Exercise goal - When the string "synthesis" is part of a line in the data below, report the whole line.

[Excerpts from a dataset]
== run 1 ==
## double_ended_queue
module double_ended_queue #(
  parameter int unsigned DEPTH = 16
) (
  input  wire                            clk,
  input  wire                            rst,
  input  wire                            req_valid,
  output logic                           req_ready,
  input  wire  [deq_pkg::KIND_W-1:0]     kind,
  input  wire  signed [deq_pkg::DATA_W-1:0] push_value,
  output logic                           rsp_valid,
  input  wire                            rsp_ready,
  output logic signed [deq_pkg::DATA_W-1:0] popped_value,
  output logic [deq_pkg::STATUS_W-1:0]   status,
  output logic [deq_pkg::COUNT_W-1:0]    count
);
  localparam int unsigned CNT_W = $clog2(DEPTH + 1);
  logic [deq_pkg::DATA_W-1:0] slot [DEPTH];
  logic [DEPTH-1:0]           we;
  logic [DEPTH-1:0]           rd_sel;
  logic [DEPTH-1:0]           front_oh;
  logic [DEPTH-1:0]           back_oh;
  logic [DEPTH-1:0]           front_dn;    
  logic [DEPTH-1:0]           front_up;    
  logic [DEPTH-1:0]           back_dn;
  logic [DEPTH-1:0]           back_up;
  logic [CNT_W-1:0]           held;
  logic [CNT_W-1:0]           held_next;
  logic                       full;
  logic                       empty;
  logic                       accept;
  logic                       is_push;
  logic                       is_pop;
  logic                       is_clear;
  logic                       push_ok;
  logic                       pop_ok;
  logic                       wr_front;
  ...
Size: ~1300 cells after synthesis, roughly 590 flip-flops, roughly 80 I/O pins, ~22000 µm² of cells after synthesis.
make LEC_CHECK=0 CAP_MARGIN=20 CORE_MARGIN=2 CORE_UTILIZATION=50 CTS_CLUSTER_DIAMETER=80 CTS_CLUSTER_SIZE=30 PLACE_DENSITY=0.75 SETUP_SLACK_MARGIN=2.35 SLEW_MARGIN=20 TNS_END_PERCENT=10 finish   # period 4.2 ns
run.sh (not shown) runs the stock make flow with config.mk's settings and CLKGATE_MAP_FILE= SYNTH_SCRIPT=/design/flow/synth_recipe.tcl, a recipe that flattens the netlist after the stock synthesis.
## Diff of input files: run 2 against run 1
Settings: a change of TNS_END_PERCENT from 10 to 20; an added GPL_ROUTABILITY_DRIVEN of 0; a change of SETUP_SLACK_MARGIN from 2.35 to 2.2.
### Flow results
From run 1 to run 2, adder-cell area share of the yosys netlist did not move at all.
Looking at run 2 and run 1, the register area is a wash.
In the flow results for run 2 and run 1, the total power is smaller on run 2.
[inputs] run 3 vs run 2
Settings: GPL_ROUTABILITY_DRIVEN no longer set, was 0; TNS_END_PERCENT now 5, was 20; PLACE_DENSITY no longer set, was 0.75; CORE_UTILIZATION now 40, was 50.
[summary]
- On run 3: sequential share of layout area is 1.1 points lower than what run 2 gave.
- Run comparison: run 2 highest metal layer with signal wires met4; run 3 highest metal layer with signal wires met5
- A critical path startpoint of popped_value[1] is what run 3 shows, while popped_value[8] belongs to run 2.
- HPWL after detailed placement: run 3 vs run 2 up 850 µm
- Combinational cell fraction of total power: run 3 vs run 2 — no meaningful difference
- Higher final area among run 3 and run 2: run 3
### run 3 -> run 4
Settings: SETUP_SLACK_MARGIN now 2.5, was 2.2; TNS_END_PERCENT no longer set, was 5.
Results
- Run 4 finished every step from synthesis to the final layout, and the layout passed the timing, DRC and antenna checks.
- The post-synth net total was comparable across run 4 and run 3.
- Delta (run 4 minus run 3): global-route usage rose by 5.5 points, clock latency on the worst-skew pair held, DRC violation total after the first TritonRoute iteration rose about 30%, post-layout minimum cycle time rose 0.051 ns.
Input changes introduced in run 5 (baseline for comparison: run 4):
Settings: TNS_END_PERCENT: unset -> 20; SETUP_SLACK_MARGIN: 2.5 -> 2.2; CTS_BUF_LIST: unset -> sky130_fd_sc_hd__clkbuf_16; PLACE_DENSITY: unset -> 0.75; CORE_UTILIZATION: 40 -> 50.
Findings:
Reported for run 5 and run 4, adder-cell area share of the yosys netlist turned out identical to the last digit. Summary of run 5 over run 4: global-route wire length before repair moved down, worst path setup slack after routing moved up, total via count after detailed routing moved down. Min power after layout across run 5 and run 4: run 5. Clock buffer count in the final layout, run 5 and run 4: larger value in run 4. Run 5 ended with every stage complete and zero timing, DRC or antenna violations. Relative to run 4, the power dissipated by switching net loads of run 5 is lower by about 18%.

Exercise answer -
Size: ~1300 cells after synthesis, roughly 590 flip-flops, roughly 80 I/O pins, ~22000 µm² of cells after synthesis.
run.sh (not shown) runs the stock make flow with config.mk's settings and CLKGATE_MAP_FILE= SYNTH_SCRIPT=/design/flow/synth_recipe.tcl, a recipe that flattens the netlist after the stock synthesis.
- Run 4 finished every step from synthesis to the final layout, and the layout passed the timing, DRC and antenna checks.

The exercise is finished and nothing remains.